For the entries that follow, tally the lines holding the string "unit". Give the total and nothing else.

START RECORDS

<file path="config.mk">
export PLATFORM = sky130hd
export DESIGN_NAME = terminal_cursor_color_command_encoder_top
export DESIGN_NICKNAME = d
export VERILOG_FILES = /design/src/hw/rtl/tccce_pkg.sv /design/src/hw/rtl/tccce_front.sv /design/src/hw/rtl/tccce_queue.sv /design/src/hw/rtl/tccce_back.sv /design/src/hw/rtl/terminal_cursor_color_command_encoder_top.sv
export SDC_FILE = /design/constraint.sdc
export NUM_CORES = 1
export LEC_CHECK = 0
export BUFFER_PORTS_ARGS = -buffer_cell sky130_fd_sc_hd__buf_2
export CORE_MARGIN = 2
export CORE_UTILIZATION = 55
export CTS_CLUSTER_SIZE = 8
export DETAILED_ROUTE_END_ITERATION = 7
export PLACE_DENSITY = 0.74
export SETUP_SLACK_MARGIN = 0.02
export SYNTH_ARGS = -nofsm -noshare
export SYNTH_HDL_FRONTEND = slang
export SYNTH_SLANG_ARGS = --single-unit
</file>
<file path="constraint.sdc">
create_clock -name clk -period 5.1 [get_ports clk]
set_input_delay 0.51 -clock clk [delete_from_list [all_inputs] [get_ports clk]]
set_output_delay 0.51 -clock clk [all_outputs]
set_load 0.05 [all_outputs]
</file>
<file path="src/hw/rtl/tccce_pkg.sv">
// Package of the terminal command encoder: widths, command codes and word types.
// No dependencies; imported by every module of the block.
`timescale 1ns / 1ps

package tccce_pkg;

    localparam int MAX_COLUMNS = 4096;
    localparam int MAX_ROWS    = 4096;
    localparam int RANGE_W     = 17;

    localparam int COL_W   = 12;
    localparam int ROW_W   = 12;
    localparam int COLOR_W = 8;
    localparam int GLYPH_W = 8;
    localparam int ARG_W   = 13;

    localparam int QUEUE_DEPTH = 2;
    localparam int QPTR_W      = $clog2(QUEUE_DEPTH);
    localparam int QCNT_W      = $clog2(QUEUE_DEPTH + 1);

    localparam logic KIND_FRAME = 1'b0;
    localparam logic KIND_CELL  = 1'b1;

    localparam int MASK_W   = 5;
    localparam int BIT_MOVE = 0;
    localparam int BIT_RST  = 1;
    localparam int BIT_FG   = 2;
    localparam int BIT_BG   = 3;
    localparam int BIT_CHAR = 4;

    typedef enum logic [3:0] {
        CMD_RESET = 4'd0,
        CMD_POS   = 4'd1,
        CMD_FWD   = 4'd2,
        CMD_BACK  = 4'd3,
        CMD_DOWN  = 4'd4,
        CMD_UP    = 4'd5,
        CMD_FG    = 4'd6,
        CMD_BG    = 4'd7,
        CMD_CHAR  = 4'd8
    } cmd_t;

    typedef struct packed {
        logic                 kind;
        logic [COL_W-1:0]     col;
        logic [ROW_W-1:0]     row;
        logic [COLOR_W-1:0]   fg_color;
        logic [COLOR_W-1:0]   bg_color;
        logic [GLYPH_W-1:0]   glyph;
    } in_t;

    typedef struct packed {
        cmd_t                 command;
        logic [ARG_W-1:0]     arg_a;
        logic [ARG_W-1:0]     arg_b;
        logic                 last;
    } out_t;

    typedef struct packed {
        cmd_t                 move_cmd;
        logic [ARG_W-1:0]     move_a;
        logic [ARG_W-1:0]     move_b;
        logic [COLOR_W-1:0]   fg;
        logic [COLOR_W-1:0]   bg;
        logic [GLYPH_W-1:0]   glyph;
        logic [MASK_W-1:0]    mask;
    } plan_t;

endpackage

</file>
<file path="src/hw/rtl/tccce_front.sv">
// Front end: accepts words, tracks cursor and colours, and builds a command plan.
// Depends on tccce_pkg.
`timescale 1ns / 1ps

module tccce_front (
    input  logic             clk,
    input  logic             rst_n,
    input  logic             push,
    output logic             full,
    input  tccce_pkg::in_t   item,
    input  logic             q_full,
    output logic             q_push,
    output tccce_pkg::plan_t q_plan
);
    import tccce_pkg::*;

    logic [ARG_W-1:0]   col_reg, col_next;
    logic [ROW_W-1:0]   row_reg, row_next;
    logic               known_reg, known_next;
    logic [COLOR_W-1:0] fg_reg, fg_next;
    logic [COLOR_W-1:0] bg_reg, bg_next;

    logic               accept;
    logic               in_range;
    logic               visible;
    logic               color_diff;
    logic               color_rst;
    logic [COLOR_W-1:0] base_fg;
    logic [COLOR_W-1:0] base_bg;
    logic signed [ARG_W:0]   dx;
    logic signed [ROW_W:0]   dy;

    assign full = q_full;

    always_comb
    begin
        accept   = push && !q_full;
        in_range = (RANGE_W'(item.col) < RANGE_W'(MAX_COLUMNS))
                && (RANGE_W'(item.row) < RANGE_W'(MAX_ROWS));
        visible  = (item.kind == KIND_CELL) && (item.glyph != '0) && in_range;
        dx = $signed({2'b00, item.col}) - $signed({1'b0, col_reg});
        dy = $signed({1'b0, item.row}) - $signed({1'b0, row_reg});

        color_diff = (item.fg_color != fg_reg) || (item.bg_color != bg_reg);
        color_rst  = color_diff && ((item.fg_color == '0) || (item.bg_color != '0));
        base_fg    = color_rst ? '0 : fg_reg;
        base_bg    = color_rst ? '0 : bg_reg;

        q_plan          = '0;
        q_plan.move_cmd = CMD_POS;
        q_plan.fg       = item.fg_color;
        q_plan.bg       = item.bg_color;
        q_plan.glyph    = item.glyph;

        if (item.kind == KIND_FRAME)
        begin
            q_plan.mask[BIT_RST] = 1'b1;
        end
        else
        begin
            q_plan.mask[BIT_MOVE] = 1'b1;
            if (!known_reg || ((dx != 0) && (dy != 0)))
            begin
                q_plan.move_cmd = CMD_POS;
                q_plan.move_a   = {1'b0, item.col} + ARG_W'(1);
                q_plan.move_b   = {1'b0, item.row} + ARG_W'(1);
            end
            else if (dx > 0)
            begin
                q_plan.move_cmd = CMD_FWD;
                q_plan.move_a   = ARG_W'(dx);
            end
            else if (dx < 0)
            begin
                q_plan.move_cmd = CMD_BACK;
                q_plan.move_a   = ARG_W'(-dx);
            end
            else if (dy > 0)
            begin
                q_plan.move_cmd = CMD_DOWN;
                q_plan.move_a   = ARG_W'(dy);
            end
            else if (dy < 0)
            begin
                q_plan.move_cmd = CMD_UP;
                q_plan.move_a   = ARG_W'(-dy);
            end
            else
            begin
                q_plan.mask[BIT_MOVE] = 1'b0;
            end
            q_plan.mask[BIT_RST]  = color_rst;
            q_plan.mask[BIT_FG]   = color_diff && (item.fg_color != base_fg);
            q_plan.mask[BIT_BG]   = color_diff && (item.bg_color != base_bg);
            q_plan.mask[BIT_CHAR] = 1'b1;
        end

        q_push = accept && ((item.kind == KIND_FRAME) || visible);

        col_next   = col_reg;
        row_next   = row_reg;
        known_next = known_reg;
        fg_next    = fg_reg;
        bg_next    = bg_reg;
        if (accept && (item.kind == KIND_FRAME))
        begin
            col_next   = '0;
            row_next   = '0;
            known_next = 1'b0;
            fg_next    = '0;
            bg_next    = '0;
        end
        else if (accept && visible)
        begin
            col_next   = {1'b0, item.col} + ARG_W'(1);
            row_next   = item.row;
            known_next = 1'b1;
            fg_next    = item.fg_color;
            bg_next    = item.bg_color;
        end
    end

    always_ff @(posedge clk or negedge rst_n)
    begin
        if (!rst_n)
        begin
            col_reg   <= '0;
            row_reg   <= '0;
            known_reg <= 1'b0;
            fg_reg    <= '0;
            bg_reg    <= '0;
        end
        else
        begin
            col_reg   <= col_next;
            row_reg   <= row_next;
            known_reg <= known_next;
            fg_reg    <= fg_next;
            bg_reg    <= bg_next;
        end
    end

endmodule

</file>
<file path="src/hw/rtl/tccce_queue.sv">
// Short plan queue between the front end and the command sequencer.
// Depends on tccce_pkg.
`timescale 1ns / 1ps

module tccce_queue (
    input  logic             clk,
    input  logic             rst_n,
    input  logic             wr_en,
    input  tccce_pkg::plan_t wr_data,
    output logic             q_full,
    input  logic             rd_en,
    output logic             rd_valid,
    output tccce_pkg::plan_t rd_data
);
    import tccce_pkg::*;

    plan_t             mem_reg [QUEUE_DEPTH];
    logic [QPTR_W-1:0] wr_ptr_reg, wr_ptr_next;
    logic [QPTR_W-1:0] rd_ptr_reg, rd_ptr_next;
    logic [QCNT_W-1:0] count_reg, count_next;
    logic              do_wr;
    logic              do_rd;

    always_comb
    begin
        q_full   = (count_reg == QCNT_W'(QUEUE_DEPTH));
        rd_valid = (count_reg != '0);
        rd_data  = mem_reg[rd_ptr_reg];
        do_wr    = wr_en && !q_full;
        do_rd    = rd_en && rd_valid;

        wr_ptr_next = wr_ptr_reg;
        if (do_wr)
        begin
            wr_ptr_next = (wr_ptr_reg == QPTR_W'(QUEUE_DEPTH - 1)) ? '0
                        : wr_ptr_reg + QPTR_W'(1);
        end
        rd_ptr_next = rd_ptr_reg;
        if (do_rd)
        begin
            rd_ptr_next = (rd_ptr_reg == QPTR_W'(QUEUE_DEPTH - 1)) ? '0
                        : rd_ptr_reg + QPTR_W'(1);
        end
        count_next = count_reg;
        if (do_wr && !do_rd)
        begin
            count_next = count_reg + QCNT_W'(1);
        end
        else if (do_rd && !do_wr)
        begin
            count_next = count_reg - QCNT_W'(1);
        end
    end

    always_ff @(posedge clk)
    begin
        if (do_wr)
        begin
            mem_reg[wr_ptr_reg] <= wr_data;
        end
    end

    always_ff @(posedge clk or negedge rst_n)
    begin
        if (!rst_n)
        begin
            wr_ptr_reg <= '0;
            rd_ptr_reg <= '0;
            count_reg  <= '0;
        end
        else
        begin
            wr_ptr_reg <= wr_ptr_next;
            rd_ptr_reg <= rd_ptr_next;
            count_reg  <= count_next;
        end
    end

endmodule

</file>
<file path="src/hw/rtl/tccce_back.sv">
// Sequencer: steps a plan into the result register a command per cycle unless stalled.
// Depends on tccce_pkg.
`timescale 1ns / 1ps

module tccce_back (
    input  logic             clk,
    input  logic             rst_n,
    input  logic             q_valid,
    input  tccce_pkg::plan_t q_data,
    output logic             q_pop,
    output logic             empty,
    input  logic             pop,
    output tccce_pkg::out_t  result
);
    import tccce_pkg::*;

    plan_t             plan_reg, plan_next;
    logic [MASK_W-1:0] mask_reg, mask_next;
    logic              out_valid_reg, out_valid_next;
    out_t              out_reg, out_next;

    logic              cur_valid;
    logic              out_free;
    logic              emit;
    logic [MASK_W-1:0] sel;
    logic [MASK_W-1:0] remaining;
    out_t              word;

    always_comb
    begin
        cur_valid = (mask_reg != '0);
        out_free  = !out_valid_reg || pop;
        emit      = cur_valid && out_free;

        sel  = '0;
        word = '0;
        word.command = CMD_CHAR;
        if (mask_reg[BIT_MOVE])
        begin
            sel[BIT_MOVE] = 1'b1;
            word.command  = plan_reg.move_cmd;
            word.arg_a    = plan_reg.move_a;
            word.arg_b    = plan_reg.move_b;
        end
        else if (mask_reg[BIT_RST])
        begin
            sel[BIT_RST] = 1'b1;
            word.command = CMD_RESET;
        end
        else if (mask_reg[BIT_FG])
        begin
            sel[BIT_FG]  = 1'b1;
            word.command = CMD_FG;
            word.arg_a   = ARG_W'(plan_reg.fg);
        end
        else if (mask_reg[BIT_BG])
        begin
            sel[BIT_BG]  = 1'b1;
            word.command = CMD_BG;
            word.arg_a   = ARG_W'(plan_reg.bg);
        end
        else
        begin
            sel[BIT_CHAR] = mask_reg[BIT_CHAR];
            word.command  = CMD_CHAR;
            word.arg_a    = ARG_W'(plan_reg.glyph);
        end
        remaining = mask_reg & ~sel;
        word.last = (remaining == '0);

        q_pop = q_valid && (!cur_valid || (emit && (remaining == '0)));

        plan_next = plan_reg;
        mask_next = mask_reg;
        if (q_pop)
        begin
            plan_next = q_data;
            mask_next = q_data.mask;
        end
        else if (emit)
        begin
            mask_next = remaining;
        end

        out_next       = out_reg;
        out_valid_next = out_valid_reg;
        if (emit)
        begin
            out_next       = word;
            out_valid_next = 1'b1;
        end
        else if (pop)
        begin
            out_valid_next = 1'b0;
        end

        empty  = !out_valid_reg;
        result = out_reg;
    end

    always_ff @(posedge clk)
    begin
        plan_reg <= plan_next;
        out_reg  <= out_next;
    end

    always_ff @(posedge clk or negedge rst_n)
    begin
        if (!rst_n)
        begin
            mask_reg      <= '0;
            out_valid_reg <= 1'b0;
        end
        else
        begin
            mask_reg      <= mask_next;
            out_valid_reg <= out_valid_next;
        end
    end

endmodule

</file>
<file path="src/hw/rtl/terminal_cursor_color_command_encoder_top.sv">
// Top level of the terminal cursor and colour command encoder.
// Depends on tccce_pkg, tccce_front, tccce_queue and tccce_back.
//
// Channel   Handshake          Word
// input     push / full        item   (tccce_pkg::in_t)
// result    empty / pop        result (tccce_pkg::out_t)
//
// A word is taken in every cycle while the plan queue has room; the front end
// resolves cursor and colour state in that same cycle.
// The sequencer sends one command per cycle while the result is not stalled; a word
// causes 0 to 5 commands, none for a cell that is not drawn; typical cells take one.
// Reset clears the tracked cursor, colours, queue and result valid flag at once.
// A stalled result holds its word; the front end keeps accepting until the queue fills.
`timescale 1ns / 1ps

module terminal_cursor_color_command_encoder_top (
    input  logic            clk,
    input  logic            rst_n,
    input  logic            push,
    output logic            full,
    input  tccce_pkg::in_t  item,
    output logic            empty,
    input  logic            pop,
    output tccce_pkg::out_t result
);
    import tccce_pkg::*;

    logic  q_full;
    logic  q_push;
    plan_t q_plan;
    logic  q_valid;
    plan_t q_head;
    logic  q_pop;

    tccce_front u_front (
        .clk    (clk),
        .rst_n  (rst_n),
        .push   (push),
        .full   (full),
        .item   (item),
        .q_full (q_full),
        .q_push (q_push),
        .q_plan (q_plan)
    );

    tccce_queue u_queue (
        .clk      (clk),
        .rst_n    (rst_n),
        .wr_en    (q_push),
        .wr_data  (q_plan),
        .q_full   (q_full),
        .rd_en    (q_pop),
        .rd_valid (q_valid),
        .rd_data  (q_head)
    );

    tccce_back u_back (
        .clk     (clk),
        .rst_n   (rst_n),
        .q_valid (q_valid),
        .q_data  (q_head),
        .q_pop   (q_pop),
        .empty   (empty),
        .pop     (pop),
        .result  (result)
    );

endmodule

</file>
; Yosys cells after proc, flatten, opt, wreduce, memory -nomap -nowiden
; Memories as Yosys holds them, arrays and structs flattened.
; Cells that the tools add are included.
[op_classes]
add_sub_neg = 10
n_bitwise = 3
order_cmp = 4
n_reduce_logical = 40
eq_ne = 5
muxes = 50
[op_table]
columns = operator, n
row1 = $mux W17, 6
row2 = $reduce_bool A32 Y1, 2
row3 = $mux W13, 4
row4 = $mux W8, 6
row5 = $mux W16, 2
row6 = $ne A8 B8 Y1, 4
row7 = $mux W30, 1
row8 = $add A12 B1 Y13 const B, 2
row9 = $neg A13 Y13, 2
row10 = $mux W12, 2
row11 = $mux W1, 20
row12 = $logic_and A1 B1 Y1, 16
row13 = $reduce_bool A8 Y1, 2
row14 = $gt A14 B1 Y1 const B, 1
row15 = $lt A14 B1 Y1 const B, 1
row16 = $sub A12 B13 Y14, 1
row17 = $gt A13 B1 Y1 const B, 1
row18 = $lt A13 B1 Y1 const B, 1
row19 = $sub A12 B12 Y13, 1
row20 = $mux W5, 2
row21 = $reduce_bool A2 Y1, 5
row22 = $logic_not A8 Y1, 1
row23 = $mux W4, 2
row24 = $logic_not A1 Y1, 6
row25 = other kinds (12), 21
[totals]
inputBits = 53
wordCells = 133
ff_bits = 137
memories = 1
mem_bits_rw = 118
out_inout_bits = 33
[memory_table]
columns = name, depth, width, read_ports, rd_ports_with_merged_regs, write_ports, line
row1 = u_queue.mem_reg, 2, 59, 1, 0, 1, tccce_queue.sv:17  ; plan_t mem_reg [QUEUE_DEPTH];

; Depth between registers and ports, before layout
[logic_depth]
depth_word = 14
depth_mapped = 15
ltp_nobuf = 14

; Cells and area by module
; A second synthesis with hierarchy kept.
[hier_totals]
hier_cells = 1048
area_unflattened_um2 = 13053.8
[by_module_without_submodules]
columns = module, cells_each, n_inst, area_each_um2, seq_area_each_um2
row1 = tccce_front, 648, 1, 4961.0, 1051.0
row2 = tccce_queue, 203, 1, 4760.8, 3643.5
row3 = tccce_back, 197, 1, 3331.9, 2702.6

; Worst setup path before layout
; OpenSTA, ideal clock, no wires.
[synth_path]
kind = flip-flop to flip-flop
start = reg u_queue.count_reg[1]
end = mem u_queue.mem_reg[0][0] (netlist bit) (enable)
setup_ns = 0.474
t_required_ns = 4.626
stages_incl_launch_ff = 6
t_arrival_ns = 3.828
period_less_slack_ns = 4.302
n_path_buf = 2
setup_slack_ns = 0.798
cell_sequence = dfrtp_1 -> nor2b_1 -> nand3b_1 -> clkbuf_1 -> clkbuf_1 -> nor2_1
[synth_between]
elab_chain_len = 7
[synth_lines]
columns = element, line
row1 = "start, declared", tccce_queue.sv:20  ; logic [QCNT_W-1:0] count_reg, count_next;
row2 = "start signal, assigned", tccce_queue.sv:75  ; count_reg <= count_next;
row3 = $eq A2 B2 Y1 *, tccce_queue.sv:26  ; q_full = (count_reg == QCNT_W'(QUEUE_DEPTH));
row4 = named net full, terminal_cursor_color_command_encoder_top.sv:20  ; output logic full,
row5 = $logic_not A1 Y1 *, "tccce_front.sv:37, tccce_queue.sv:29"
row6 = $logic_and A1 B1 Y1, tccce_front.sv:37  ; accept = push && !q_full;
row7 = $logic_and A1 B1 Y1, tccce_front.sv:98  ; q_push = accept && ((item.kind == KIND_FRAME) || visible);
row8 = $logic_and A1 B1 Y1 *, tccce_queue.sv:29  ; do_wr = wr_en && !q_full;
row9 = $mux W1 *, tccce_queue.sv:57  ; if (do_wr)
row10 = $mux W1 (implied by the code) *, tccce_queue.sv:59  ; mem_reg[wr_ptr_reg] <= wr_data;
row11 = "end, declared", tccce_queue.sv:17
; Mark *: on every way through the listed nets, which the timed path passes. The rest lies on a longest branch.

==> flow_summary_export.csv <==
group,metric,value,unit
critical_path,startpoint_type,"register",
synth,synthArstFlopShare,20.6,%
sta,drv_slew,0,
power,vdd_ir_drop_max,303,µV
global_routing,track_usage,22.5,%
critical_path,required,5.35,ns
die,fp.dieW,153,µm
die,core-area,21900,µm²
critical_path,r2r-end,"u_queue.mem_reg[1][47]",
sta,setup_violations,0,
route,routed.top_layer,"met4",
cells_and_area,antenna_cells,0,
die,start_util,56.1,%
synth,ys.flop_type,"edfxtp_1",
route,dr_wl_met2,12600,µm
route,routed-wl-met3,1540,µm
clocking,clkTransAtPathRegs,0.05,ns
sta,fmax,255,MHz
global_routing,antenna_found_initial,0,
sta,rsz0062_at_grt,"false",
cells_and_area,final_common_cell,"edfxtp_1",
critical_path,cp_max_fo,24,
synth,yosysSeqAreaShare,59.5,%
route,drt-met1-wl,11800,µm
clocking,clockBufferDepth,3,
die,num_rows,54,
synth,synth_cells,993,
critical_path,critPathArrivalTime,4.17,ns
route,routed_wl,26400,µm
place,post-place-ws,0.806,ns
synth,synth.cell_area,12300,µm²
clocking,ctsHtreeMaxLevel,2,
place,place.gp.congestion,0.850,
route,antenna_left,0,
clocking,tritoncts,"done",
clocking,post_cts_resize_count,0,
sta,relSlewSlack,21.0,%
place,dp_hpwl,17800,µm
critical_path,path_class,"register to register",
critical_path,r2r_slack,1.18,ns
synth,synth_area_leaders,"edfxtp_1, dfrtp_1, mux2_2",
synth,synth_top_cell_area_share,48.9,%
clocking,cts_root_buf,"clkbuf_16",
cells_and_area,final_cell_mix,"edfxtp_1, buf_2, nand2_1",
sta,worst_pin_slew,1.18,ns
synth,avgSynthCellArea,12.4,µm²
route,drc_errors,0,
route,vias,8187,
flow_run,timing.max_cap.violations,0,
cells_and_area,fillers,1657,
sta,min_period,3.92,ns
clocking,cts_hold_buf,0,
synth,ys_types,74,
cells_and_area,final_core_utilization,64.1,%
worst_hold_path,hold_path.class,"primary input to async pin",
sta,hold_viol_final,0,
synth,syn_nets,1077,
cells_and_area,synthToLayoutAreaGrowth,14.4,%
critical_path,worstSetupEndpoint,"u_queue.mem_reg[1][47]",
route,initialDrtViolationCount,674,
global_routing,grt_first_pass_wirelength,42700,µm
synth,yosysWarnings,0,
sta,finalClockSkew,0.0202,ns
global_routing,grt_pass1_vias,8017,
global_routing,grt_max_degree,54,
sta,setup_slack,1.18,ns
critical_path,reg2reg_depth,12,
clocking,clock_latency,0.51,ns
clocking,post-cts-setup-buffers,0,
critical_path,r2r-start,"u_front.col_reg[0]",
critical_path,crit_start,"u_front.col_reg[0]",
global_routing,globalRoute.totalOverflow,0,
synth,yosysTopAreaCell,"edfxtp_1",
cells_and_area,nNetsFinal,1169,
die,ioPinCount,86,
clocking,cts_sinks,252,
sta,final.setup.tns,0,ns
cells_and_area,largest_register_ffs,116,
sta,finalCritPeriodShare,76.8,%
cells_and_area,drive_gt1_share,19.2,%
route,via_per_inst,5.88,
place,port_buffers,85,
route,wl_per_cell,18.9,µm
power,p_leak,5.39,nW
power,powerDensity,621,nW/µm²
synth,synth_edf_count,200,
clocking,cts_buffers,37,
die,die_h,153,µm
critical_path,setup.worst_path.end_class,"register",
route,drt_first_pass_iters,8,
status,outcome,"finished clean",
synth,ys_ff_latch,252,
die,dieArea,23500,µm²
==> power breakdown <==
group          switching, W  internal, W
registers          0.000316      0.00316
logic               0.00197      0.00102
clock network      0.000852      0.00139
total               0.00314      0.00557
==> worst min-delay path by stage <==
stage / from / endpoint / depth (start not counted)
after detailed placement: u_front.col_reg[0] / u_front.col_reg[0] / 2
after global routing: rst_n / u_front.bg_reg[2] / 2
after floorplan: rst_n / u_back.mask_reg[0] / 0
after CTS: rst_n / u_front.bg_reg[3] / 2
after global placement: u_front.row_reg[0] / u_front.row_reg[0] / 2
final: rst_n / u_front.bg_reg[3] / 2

END RECORDS

__ANSWER TO THIS EXERCISE__: 2